▶ _Task inputs_:
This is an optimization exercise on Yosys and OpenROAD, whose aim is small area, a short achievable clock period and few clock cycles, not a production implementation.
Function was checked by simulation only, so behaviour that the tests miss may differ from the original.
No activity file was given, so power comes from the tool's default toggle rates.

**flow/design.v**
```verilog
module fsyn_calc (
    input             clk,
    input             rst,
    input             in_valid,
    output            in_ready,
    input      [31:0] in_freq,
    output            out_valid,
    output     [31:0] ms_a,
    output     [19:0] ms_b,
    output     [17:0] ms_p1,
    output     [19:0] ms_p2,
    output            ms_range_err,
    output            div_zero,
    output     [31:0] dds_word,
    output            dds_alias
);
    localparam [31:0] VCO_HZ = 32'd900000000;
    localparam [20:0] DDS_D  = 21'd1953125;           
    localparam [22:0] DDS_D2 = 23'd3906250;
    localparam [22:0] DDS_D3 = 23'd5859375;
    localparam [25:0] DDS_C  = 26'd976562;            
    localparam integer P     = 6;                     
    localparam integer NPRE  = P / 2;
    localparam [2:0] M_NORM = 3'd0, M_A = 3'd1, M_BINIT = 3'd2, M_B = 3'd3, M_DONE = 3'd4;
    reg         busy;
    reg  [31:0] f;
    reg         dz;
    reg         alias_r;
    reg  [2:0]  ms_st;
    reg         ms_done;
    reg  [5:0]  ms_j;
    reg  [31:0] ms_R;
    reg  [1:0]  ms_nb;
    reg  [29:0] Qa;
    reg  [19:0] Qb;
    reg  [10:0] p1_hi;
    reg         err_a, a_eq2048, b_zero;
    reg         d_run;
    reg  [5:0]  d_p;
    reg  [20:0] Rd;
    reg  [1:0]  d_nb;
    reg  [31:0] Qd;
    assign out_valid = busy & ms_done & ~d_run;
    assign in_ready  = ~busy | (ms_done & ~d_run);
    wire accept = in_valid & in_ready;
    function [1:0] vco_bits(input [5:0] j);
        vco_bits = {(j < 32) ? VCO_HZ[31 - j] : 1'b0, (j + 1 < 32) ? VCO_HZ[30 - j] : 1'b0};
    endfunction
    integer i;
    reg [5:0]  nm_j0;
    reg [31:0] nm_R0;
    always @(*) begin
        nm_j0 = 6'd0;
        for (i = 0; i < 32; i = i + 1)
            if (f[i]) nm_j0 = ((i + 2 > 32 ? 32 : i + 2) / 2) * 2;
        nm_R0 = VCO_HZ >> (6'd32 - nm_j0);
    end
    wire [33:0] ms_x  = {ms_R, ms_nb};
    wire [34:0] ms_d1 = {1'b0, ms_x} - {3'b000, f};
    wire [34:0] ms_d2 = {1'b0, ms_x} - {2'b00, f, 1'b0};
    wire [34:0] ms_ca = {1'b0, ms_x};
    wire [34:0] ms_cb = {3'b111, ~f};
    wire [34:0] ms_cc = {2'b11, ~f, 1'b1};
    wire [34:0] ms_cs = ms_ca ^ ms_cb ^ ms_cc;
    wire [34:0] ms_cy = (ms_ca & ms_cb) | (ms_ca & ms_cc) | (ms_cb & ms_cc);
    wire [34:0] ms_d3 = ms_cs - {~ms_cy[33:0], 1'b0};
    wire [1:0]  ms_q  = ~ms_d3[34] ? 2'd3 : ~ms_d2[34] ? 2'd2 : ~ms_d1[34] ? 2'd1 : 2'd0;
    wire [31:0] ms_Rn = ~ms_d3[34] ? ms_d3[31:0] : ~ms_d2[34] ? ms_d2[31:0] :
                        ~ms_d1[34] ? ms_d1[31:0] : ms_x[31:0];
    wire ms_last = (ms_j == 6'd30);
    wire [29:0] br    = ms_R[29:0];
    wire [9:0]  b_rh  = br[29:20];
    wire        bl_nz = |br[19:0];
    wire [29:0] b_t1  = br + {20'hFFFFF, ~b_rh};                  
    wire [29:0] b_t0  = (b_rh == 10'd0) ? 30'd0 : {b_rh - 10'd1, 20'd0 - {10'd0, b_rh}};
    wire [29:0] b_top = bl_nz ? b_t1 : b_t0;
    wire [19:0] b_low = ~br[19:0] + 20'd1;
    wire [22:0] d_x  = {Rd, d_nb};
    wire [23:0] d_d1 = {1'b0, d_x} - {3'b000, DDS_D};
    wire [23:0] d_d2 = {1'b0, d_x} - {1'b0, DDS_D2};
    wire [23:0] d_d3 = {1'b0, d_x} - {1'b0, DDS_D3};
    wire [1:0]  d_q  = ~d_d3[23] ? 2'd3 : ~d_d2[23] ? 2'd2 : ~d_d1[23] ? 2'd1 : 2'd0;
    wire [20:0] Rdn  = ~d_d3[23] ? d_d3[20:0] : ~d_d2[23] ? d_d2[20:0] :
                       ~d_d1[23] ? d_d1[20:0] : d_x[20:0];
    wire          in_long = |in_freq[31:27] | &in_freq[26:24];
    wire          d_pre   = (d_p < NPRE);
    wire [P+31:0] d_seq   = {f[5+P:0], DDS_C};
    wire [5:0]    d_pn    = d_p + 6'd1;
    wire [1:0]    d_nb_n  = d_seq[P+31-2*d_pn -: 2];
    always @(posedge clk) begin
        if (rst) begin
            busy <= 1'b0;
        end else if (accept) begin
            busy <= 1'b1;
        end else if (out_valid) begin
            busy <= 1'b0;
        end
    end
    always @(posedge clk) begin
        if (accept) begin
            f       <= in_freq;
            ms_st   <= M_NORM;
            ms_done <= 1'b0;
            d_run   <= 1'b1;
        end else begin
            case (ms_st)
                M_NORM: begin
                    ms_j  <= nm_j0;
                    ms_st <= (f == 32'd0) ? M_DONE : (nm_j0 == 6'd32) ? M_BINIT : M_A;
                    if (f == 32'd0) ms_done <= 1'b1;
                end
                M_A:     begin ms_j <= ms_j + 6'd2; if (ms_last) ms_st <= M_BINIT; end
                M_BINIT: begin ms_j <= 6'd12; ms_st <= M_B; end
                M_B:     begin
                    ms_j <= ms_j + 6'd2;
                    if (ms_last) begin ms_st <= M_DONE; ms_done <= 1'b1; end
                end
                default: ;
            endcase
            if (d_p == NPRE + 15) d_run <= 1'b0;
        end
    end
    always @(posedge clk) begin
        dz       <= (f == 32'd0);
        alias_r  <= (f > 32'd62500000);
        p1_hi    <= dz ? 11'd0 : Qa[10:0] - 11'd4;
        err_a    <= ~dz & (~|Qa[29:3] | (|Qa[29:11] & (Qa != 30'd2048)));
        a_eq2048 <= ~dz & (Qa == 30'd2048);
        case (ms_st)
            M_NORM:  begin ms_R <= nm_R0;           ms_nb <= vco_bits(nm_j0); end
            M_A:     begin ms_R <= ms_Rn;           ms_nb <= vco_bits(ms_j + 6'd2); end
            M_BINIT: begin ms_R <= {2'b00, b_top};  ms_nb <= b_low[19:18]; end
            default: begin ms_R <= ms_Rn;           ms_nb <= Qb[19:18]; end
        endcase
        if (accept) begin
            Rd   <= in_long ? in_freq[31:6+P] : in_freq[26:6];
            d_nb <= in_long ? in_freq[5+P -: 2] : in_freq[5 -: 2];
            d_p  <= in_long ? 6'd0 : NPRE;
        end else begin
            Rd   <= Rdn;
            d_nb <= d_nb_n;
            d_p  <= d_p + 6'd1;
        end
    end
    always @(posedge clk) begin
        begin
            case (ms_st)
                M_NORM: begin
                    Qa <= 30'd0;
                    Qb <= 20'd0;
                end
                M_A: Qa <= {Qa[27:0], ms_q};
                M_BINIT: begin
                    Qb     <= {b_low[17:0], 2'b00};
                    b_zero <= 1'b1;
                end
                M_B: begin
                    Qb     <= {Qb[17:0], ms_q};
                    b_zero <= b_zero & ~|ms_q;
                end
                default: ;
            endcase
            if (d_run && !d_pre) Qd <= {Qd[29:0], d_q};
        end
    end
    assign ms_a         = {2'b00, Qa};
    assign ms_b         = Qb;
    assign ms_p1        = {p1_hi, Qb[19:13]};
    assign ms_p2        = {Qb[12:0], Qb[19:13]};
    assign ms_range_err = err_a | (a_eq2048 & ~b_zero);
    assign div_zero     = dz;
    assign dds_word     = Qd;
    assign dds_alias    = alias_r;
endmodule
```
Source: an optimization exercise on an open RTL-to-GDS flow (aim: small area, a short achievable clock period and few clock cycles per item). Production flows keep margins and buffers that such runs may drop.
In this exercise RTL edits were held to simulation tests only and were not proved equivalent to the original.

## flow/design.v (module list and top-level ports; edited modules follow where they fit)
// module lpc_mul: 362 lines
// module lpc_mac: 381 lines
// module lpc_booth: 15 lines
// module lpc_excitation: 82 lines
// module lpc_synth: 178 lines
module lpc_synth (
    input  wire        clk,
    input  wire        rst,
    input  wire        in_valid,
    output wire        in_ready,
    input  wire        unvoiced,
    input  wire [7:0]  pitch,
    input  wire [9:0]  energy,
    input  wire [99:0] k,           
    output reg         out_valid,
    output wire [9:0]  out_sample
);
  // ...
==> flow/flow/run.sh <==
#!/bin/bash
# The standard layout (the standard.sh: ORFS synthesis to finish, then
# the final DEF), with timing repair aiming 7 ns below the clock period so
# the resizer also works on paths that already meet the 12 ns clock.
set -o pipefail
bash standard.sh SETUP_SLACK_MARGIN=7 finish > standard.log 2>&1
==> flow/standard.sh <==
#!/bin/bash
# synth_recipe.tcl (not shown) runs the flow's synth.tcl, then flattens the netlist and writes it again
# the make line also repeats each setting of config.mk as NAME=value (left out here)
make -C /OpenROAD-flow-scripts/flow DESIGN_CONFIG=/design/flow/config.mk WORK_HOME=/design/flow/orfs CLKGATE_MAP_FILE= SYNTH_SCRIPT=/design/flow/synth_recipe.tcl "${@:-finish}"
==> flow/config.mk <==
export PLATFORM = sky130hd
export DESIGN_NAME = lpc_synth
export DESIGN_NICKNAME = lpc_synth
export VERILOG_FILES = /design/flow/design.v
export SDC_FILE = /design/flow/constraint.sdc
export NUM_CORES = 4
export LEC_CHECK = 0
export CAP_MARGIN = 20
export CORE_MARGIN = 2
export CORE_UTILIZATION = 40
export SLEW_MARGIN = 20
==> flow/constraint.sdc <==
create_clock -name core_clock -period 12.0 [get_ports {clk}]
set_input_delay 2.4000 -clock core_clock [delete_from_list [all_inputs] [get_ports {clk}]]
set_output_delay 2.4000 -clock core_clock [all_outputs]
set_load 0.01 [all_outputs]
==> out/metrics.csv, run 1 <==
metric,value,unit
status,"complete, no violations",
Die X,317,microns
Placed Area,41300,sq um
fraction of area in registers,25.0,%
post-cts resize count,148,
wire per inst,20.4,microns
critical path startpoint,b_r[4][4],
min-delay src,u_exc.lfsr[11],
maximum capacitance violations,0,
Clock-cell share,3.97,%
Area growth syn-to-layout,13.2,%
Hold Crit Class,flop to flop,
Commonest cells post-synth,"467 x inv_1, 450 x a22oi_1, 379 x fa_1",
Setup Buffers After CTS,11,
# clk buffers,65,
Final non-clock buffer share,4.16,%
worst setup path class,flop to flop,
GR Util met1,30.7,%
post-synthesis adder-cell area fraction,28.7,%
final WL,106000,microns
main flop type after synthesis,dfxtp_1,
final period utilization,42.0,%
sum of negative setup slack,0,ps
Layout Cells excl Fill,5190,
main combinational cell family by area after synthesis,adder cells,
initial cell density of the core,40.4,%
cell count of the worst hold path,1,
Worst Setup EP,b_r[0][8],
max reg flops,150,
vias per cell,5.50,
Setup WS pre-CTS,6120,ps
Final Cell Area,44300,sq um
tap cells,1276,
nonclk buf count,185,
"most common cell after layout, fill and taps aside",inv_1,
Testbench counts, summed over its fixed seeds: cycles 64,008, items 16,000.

▶ _Aim of the task_:
Retrieve each line from the records above where the word "short" occurs.

▶ _Response box_:
This is an optimization exercise on Yosys and OpenROAD, whose aim is small area, a short achievable clock period and few clock cycles, not a production implementation.
Source: an optimization exercise on an open RTL-to-GDS flow (aim: small area, a short achievable clock period and few clock cycles per item). Production flows keep margins and buffers that such runs may drop.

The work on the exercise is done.